There are some limitations to this study that need to be considered. First, PDC remained significantly higher at 365 days, while PDC80 was no longer higher. This could be explained by attrition of patients in the real world. By the end of 365 days, a nontrivial, but unknowable, portion of the patients had “left the study”—they moved, changed health plans or pharmacies, or were deceased. It was not possible to know whether patients had stopped filling their medications or whether they had simply left the study. This uncertainty was because there was no study for them to officially “leave”; patient data were observed after the fact, using administrative claims data. Such a limitation suggests that the 365-day results were not completely indicative of a decrease in the effect of the samples but may simply reflect a loss of subjects that would cause high PDCs at 180 days to drop below the 80% threshold 6 months later.

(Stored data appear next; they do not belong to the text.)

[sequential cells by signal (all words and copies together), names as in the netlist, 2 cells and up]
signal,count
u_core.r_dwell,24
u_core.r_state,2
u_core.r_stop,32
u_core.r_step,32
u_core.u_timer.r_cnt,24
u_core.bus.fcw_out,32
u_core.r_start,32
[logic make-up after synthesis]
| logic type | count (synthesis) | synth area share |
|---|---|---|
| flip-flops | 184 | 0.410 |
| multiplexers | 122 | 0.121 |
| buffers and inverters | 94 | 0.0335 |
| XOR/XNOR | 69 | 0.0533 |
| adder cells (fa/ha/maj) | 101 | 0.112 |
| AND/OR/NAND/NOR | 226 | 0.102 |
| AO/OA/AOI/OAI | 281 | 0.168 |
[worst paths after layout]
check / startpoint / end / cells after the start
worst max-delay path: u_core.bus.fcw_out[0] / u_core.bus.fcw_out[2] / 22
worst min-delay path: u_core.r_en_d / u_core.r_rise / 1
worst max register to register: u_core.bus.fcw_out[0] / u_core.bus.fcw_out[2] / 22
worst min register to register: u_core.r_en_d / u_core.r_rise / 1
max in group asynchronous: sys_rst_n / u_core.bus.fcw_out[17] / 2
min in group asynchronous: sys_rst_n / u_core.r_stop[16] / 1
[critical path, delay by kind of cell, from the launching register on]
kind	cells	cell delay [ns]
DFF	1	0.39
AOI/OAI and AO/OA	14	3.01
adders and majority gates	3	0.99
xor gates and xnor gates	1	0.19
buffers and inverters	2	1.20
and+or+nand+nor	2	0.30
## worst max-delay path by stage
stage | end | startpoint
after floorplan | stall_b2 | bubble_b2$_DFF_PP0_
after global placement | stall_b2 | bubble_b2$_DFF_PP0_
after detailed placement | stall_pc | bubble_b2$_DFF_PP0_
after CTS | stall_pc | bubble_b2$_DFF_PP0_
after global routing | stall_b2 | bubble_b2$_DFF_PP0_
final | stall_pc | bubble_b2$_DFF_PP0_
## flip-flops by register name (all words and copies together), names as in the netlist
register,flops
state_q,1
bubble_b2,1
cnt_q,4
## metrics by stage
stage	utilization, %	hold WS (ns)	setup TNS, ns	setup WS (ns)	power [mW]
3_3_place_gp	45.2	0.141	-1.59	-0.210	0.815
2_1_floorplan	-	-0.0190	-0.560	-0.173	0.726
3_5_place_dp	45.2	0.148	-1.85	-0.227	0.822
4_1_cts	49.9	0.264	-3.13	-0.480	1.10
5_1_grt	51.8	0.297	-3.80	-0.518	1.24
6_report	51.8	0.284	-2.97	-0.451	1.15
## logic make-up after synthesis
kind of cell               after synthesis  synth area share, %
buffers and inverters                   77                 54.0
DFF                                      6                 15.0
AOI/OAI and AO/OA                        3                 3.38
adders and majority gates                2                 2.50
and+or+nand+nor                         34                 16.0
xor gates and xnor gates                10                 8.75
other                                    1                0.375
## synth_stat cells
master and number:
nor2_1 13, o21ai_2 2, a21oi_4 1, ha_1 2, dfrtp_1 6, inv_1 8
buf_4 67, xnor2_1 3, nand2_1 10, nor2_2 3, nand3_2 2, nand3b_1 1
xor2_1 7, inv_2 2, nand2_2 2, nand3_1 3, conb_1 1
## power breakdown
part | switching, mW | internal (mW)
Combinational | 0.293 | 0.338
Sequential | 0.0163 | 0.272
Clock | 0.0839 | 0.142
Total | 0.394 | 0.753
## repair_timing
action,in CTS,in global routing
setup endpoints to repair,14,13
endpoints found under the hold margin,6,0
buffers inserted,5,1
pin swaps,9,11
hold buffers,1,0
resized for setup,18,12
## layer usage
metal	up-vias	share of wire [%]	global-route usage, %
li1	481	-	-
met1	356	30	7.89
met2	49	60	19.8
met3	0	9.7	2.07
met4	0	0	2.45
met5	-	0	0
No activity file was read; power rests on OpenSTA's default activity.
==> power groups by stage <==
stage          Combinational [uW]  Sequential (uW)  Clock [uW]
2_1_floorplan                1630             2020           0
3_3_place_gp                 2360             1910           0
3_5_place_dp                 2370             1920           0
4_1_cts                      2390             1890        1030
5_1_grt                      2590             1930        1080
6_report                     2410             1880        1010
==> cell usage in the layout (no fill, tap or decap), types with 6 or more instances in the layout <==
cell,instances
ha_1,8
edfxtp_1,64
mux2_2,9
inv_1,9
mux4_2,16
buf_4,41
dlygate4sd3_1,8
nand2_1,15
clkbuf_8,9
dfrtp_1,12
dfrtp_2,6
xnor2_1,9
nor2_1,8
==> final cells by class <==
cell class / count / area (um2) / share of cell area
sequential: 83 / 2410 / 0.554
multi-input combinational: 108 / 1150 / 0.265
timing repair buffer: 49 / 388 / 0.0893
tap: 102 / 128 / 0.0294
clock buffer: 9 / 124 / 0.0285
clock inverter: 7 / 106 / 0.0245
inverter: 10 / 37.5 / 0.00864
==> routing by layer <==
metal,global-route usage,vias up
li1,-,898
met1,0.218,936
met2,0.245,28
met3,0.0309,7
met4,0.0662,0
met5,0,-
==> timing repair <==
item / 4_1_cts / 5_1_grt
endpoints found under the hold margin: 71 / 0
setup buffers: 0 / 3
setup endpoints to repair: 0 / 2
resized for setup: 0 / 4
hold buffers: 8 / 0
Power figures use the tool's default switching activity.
--- src/rtl/sccb_reg_responder.sv ---
// SCCB/I2C target with a 16-bit auto-incrementing register pointer and a byte-wide register bank.
// Pin-to-event latency is 3 clk (2 sync + edge detect); the target never stretches SCL, so no backpressure.
module sccb_reg_responder #(
   parameter logic [6:0]           DEV_ADDR = 7'h36,
   parameter logic [15:0]          REG_BASE = 16'h0000,
   parameter int                   REG_NUM  = 8,
   parameter logic [8*REG_NUM-1:0] REG_RST  = '0
) (
   input  logic                 clk,
   input  logic                 rst_n,
   input  logic                 scl_in,
   input  logic                 sda_in,
   output logic                 sda_oe,
   output logic [8*REG_NUM-1:0] reg_bank,
   output logic                 wr_strobe,
   output logic [15:0]          wr_addr,
   output logic [7:0]           wr_data,
   output logic                 busy
);

   typedef enum logic [3:0] {
      S_IDLE, S_DEVA, S_ACK_DEV, S_ADDR_HI, S_ACK_HI, S_ADDR_LO,
      S_ACK_LO, S_WR_DATA, S_ACK_WR, S_RD_DATA, S_RD_ACK, S_WAIT
   } state_t;

   state_t      state, state_nxt;
   logic        scl_s1, scl_s2, scl_d;
   logic        sda_s1, sda_s2, sda_d;
   logic        scl_rise, scl_fall, start_det, stop_det;
   logic [7:0]  sh;
   logic [7:0]  byte_in;
   logic [7:0]  rd_byte;
   logic [2:0]  bit_cnt;
   logic        byte_full;
   logic        rw;
   logic [15:0] ptr;
   logic [15:0] idx;
   logic        in_range;
   logic        sda_oe_nxt, busy_nxt;
   logic        sample, cnt_inc, cnt_clr, full_set, full_clr;
   logic        ld_hi, ld_lo, commit, ptr_inc, rd_load, rd_shift, rw_ld;

   // Synchronizers reset to the idle-bus level so release of reset cannot fake an edge.
   always_ff @(posedge clk or negedge rst_n) begin
      if (!rst_n) begin
         {scl_s1, scl_s2, scl_d} <= 3'b111;
         {sda_s1, sda_s2, sda_d} <= 3'b111;
      end else begin
         {scl_s1, scl_s2, scl_d} <= {scl_in, scl_s1, scl_s2};
         {sda_s1, sda_s2, sda_d} <= {sda_in, sda_s1, sda_s2};
      end
   end

   assign scl_rise  = scl_s2 & ~scl_d;
   assign scl_fall  = ~scl_s2 & scl_d;
   assign start_det = scl_s2 & scl_d & ~sda_s2 & sda_d;
   assign stop_det  = scl_s2 & scl_d & sda_s2 & ~sda_d;

   assign byte_in  = {sh[6:0], sda_s2};
   assign idx      = ptr - REG_BASE;
   assign in_range = (idx < 16'(REG_NUM));

   always_comb begin
      rd_byte = 8'h00;
      for (int i = 0; i < REG_NUM; i++) begin
         if (in_range && (idx == 16'(i))) rd_byte = reg_bank[8*i +: 8];
      end
   end

   always_ff @(posedge clk or negedge rst_n) begin
      if (!rst_n) begin
         state  <= S_IDLE;
         sda_oe <= 1'b0;
         busy   <= 1'b0;
      end else begin
         state  <= state_nxt;
         sda_oe <= sda_oe_nxt;
         busy   <= busy_nxt;
      end
   end

   always_comb begin
      state_nxt  = state;
      sda_oe_nxt = sda_oe;
      busy_nxt   = busy;
      sample     = 1'b0;
      cnt_inc    = 1'b0;
      cnt_clr    = 1'b0;
      full_set   = 1'b0;
      full_clr   = 1'b0;
      ld_hi      = 1'b0;
      ld_lo      = 1'b0;
      commit     = 1'b0;
      ptr_inc    = 1'b0;
      rd_load    = 1'b0;
      rd_shift   = 1'b0;
      rw_ld      = 1'b0;
      if (start_det) begin
         state_nxt  = S_DEVA;
         sda_oe_nxt = 1'b0;
         busy_nxt   = 1'b1;
         cnt_clr    = 1'b1;
         full_clr   = 1'b1;
      end else if (stop_det) begin
         state_nxt  = S_IDLE;
         sda_oe_nxt = 1'b0;
         busy_nxt   = 1'b0;
         cnt_clr    = 1'b1;
         full_clr   = 1'b1;
      end else begin
         case (state)
            S_DEVA, S_ADDR_HI, S_ADDR_LO, S_WR_DATA: begin
               if (scl_rise && !byte_full) begin
                  sample = 1'b1;
                  if (bit_cnt == 3'd7) begin
                     full_set = 1'b1;
                     case (state)
                        S_DEVA:    rw_ld = 1'b1;
                        S_ADDR_HI: ld_hi = 1'b1;
                        S_ADDR_LO: ld_lo = 1'b1;
                        default: begin
                           commit  = in_range;
                           ptr_inc = 1'b1;
                        end
                     endcase
                  end
               end else if (scl_fall && byte_full) begin
                  // Byte boundary: either take the ACK slot or drop off the bus.
                  full_clr = 1'b1;
                  cnt_clr  = 1'b1;
                  if ((state == S_DEVA) && (sh[7:1] != DEV_ADDR)) begin
                     state_nxt = S_WAIT;
                  end else begin
                     sda_oe_nxt = 1'b1;
                     case (state)
                        S_DEVA:    state_nxt = S_ACK_DEV;
                        S_ADDR_HI: state_nxt = S_ACK_HI;
                        S_ADDR_LO: state_nxt = S_ACK_LO;
                        default:   state_nxt = S_ACK_WR;
                     endcase
                  end
               end
            end
            S_ACK_DEV: begin
               if (scl_fall) begin
                  cnt_clr = 1'b1;
                  if (rw) begin
                     state_nxt  = S_RD_DATA;
                     rd_load    = 1'b1;
                     sda_oe_nxt = ~rd_byte[7];
                  end else begin
                     state_nxt  = S_ADDR_HI;
                     sda_oe_nxt = 1'b0;
                  end
               end
            end
            S_ACK_HI: begin
               if (scl_fall) begin
                  state_nxt  = S_ADDR_LO;
                  sda_oe_nxt = 1'b0;
               end
            end
            S_ACK_LO, S_ACK_WR: begin
               if (scl_fall) begin
                  state_nxt  = S_WR_DATA;
                  sda_oe_nxt = 1'b0;
               end
            end
            S_RD_DATA: begin
               if (scl_rise && !byte_full) begin
                  cnt_inc = 1'b1;
                  if (bit_cnt == 3'd7) full_set = 1'b1;
               end else if (scl_fall) begin
                  if (byte_full) begin
                     full_clr   = 1'b1;
                     sda_oe_nxt = 1'b0;
                     state_nxt  = S_RD_ACK;
                  end else begin
                     rd_shift   = 1'b1;
                     sda_oe_nxt = ~sh[6];
                  end
               end
            end
            S_RD_ACK: begin
               // byte_full marks a received master ACK until the slot's falling edge.
               if (scl_rise && !byte_full) begin
                  if (sda_s2) begin
                     state_nxt = S_WAIT;
                  end else begin
                     ptr_inc  = 1'b1;
                     full_set = 1'b1;
                  end
               end else if (scl_fall && byte_full) begin
                  full_clr   = 1'b1;
                  cnt_clr    = 1'b1;
                  rd_load    = 1'b1;
                  sda_oe_nxt = ~rd_byte[7];
                  state_nxt  = S_RD_DATA;
               end
            end
            default: ;
         endcase
      end
   end

   always_ff @(posedge clk or negedge rst_n) begin
      if (!rst_n) begin
         sh        <= 8'h00;
         bit_cnt   <= 3'd0;
         byte_full <= 1'b0;
         rw        <= 1'b0;
         ptr       <= 16'h0000;
         wr_strobe <= 1'b0;
         wr_addr   <= 16'h0000;
         wr_data   <= 8'h00;
         reg_bank  <= REG_RST;
      end else begin
         if (sample)        sh <= byte_in;
         else if (rd_load)  sh <= rd_byte;
         else if (rd_shift) sh <= {sh[6:0], 1'b0};

         if (cnt_clr)                bit_cnt <= 3'd0;
         else if (sample || cnt_inc) bit_cnt <= bit_cnt + 3'd1;

         if (full_clr)      byte_full <= 1'b0;
         else if (full_set) byte_full <= 1'b1;

         if (rw_ld) rw <= sda_s2;

         if (ld_hi)        ptr[15:8] <= byte_in;
         else if (ld_lo)   ptr[7:0]  <= byte_in;
         else if (ptr_inc) ptr       <= ptr + 16'd1;

         wr_strobe <= commit;
         if (commit) begin
            wr_addr <= ptr;
            wr_data <= byte_in;
            for (int i = 0; i < REG_NUM; i++) begin
               if (idx == 16'(i)) reg_bank[8*i +: 8] <= byte_in;
            end
         end
      end
   end

endmodule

Second, it should be noted that the design of this study does not obviate the possibility of selection bias, since the treatment group patients might have been systematically different than the control group patients. The patients might have different characteristics that could affect the validity of the study comparisons. Regarding the overall sample, the total of almost 1,800 patients might have been lower than expected. From that total sample, it should also be acknowledged that the treatment group was larger than the control group, albeit not large enough where it would affect the results. Although the sample size used was large enough to answer the proposed questions, one might assume that a larger sample of patients would be pulled from a big health plan with 3 large chronic disease states. However, it must be considered that the total sample comprised a relatively narrow population, since the study population only consisted of patients who had not filled a prescription before receiving the medication sample.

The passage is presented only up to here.